In [0]:
import warnings

from sklearn.metrics import mean_absolute_error

warnings.filterwarnings('ignore')

# Read raw data from the file
import numpy as np
import time
import pandas              
from sklearn.model_selection import train_test_split
from sklearn.linear_model import LinearRegression
from sklearn import datasets, linear_model

#If using google colab read the data by following lines
from google.colab import files
import io

#uploaded = files.upload()
dataset = pandas.read_csv('train.csv')

#Read test dataset
#uploaded1 = files.upload()
dataset_test = pandas.read_csv('test.csv')

In [0]:
ID = dataset_test['id']
#Drop unnecessary columns
dataset_test.drop('id',axis=1,inplace=True)

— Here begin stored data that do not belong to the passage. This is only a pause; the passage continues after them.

$ cat config.mk
export PLATFORM = sky130hd
export DESIGN_NAME = audio_lock_detect
export DESIGN_NICKNAME = d
export VERILOG_FILES = /design/src/rtl/audio_lock_detect.sv
export SDC_FILE = /design/constraint.sdc
export NUM_CORES = 1
export LEC_CHECK = 0
export ABC_CLOCK_PERIOD_IN_PS = 3950
export CORE_MARGIN = 8
export CORE_UTILIZATION = 50
export CTS_CLUSTER_SIZE = 16
export DETAILED_ROUTE_END_ITERATION = 8
export HOLD_SLACK_MARGIN = 0.1
export PLACE_DENSITY = 0.76
export SLEW_MARGIN = 10
export SYNTH_ARGS = -nofsm -noshare
export SYNTH_HDL_FRONTEND = slang
export SYNTH_SLANG_ARGS = --single-unit
$ cat constraint.sdc
create_clock -name clk_in -period 3.95 [get_ports clk_in]
set_input_delay 0.79 -clock clk_in [delete_from_list [all_inputs] [get_ports clk_in]]
set_output_delay 0.79 -clock clk_in [all_outputs]
set_load 0.005 [all_outputs]
===== src/rtl/keypad_scan_fifo_if.sv =====
// Key event stream between the keypad scanner (master) and its consumer (slave).
// Each event carries a key code and a press/release flag.
interface keypad_scan_fifo_if #(
   parameter int CODE_W = 4
);
   logic              evt_valid;
   logic              evt_ready;
   logic [CODE_W-1:0] evt_code;
   logic              evt_release;

   modport master (
      output evt_valid,
      output evt_code,
      output evt_release,
      input  evt_ready
   );

   modport slave (
      input  evt_valid,
      input  evt_code,
      input  evt_release,
      output evt_ready
   );
endinterface


===== src/rtl/keypad_scan_fifo.sv =====
// Matrix keypad scanner: row drive, synchronised column sampling, per-key frame
// debounce, and a small press/release event FIFO behind a valid/ready handshake.
module keypad_scan_fifo #(
   parameter int ROWS       = 4,
   parameter int COLS       = 4,
   parameter int SCAN_DIV   = 1000,
   parameter int SETTLE     = 500,
   parameter int DEBOUNCE   = 4,
   parameter int FIFO_DEPTH = 4
) (
   input  logic                clk,
   input  logic                rst,
   input  logic [COLS-1:0]     col_n,
   output logic [ROWS-1:0]     row_n,
   keypad_scan_fifo_if.master  evt,
   output logic                key_any,
   output logic                overflow,
   input  logic                ovf_clr
);
   localparam int NKEYS  = ROWS * COLS;
   localparam int CODE_W = (NKEYS > 1) ? $clog2(NKEYS) : 1;
   localparam int DW     = (SCAN_DIV > 1) ? $clog2(SCAN_DIV) : 1;
   localparam int RW     = (ROWS > 1) ? $clog2(ROWS) : 1;
   localparam int CW     = (COLS > 1) ? $clog2(COLS) : 1;
   localparam int NW     = (DEBOUNCE > 1) ? $clog2(DEBOUNCE) : 1;
   localparam int PW     = $clog2(FIFO_DEPTH);

   localparam logic [DW-1:0] D_LAST   = DW'(SCAN_DIV - 1);
   localparam logic [DW-1:0] D_SETTLE = DW'(SETTLE);
   localparam logic [DW-1:0] D_P0     = DW'(SETTLE + 1);
   localparam logic [DW-1:0] D_PN     = DW'(SETTLE + COLS);
   localparam logic [RW-1:0] R_LAST   = RW'(ROWS - 1);
   localparam logic [NW-1:0] CNT_MAX  = NW'(DEBOUNCE - 1);
   localparam logic [PW:0]   FULL_CNT = (PW+1)'(FIFO_DEPTH);

   logic [DW-1:0]     dwell;
   logic [RW-1:0]     row;
   logic [RW-1:0]     row_nxt;
   logic [COLS-1:0]   sync1;
   logic [COLS-1:0]   sync2;
   logic [COLS-1:0]   samp;

   logic [NKEYS-1:0]  kstate;
   logic [NW-1:0]     kcnt [NKEYS];

   logic              proc_en;
   logic [CW-1:0]     pcol;
   logic [CODE_W-1:0] pkey;
   logic              raw;
   logic              flip;

   logic [CODE_W:0]   mem [FIFO_DEPTH];
   logic [PW-1:0]     wr_ptr;
   logic [PW-1:0]     rd_ptr;
   logic [PW-1:0]     rd_nxt;
   logic [PW:0]       count;
   logic [PW:0]       count_nxt;
   logic              full;
   logic              pop;
   logic              do_push;
   logic              drop;
   logic [CODE_W:0]   wdata;
   logic [CODE_W:0]   head_nxt;

   assign row_nxt = (dwell == D_LAST) ? ((row == R_LAST) ? '0 : row + 1'b1) : row;

   // Row drive and column sampling
   always_ff @(posedge clk) begin
      if (rst) begin
         dwell <= '0;
         row   <= '0;
         row_n <= '1;
         sync1 <= '1;
         sync2 <= '1;
         samp  <= '1;
      end else begin
         sync1 <= col_n;
         sync2 <= sync1;
         if (dwell == D_SETTLE)
            samp <= sync2;
         dwell <= (dwell == D_LAST) ? '0 : dwell + 1'b1;
         row   <= row_nxt;
         row_n <= ~(ROWS'(1) << row_nxt);
      end
   end

   // One key of the current row is debounced per clock after the sample point
   always_comb begin
      proc_en = (dwell >= D_P0) && (dwell <= D_PN);
      pcol    = CW'(dwell - D_P0);
      pkey    = CODE_W'(int'(row) * COLS + int'(pcol));
      raw     = ~samp[pcol];
      flip    = proc_en && (raw != kstate[pkey]) && (kcnt[pkey] == CNT_MAX);
   end

   always_ff @(posedge clk) begin
      if (rst) begin
         kstate  <= '0;
         key_any <= 1'b0;
         for (int i = 0; i < NKEYS; i++)
            kcnt[i] <= '0;
      end else begin
         key_any <= |kstate;
         if (proc_en) begin
            if (raw == kstate[pkey]) begin
               kcnt[pkey] <= '0;
            end else if (kcnt[pkey] == CNT_MAX) begin
               kstate[pkey] <= raw;
               kcnt[pkey]   <= '0;
            end else begin
               kcnt[pkey] <= kcnt[pkey] + 1'b1;
            end
         end
      end
   end

   // Event queue; the head is re-registered each cycle, bypassing a push into an emptied slot
   always_comb begin
      full      = (count == FULL_CNT);
      pop       = evt.evt_valid && evt.evt_ready;
      do_push   = flip && (!full || pop);
      drop      = flip && full && !pop;
      wdata     = {~raw, pkey};
      rd_nxt    = pop ? rd_ptr + 1'b1 : rd_ptr;
      count_nxt = count + (PW+1)'(do_push) - (PW+1)'(pop);
      head_nxt  = (do_push && (wr_ptr == rd_nxt)) ? wdata : mem[rd_nxt];
      if (count_nxt == '0)
         head_nxt = '0;
   end

   always_ff @(posedge clk) begin
      if (do_push)
         mem[wr_ptr] <= wdata;
   end

   always_ff @(posedge clk) begin
      if (rst) begin
         wr_ptr          <= '0;
         rd_ptr          <= '0;
         count           <= '0;
         evt.evt_valid   <= 1'b0;
         evt.evt_code    <= '0;
         evt.evt_release <= 1'b0;
         overflow        <= 1'b0;
      end else begin
         if (do_push)
            wr_ptr <= wr_ptr + 1'b1;
         rd_ptr          <= rd_nxt;
         count           <= count_nxt;
         evt.evt_valid   <= (count_nxt != '0);
         evt.evt_code    <= head_nxt[CODE_W-1:0];
         evt.evt_release <= head_nxt[CODE_W];
         if (drop)
            overflow <= 1'b1;
         else if (ovf_clr)
            overflow <= 1'b0;
      end
   end
endmodule


===== src/flat_wrapper.sv =====
// flat-port wrapper written by rule: the top's interface ports become plain ports
module keypad_scan_fifo_flat 
#(
   parameter int ROWS       = 4,
   parameter int COLS       = 4,
   parameter int SCAN_DIV   = 1000,
   parameter int SETTLE     = 500,
   parameter int DEBOUNCE   = 4,
   parameter int FIFO_DEPTH = 4
)
  (clk, rst, col_n, row_n, key_any, overflow, ovf_clr, evt_evt_valid, evt_evt_code, evt_evt_release, evt_evt_ready);
  keypad_scan_fifo_if #(.CODE_W(4)) evt_i ();
  input  logic clk;
  input  logic rst;
  input  logic [COLS-1:0] col_n;
  output logic [ROWS-1:0] row_n;
  output logic key_any;
  output logic overflow;
  input  logic ovf_clr;
  output wire logic [$bits(evt_i.evt_valid)-1:0] evt_evt_valid;
  output wire logic [$bits(evt_i.evt_code)-1:0] evt_evt_code;
  output wire logic [$bits(evt_i.evt_release)-1:0] evt_evt_release;
  input wire logic [$bits(evt_i.evt_ready)-1:0] evt_evt_ready;
  assign evt_evt_valid = evt_i.evt_valid;
  assign evt_evt_code = evt_i.evt_code;
  assign evt_evt_release = evt_i.evt_release;
  assign evt_i.evt_ready = evt_evt_ready;
  keypad_scan_fifo #(.ROWS(ROWS), .COLS(COLS), .SCAN_DIV(SCAN_DIV), .SETTLE(SETTLE), .DEBOUNCE(DEBOUNCE), .FIFO_DEPTH(FIFO_DEPTH)) u_core (.clk(clk), .rst(rst), .col_n(col_n), .row_n(row_n), .evt(evt_i), .key_any(key_any), .overflow(overflow), .ovf_clr(ovf_clr));
endmodule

#Print all rows and columns. Dont hide any
pandas.set_option('display.max_rows', None)
pandas.set_option('display.max_columns', None)

dataset = dataset.iloc[:,1:]

# **Combining Test and Train Data for One-Hot Encoding**

In [31]:


#Print the shape of the dataset
print(dataset.shape)

split = 116

#Considering continous features
size = 15

#create a dataframe with only continuous features
data=dataset.iloc[:,split:]

dataset["loss"] = numpy.log1p(dataset["loss"])
corr_list = []

#Storing names of the columns
cols = dataset.columns

#Variable to hold the list of variables for an attribute in the train and test data
labels = []


for i in range(0,split):
    train = dataset[cols[i]].unique()
    test = dataset_test[cols[i]].unique()
    labels.append(list(set(train) | set(test)))
    

(188318, 131)


#Converting Categorical data to Continous data

In [32]:
#Converting categorical data to numerical value by using label and One-Hot Encoding

from sklearn.preprocessing import LabelEncoder
from sklearn.preprocessing import OneHotEncoder

categories = []
for i in range(0, split):
    #Label encode
    label_encoder = LabelEncoder()
    label_encoder.fit(labels[i])
    feature = label_encoder.transform(dataset.iloc[:,i])
    
    feature = feature.reshape(dataset.shape[0], 1)
    
    #One hot encode
    onehot_encoder = OneHotEncoder(sparse=False,n_values=len(labels[i]))
    feature = onehot_encoder.fit_transform(feature)
    categories.append(feature)

# Make a 2D array from a list of 1D arrays
categories_encoded = numpy.column_stack(categories)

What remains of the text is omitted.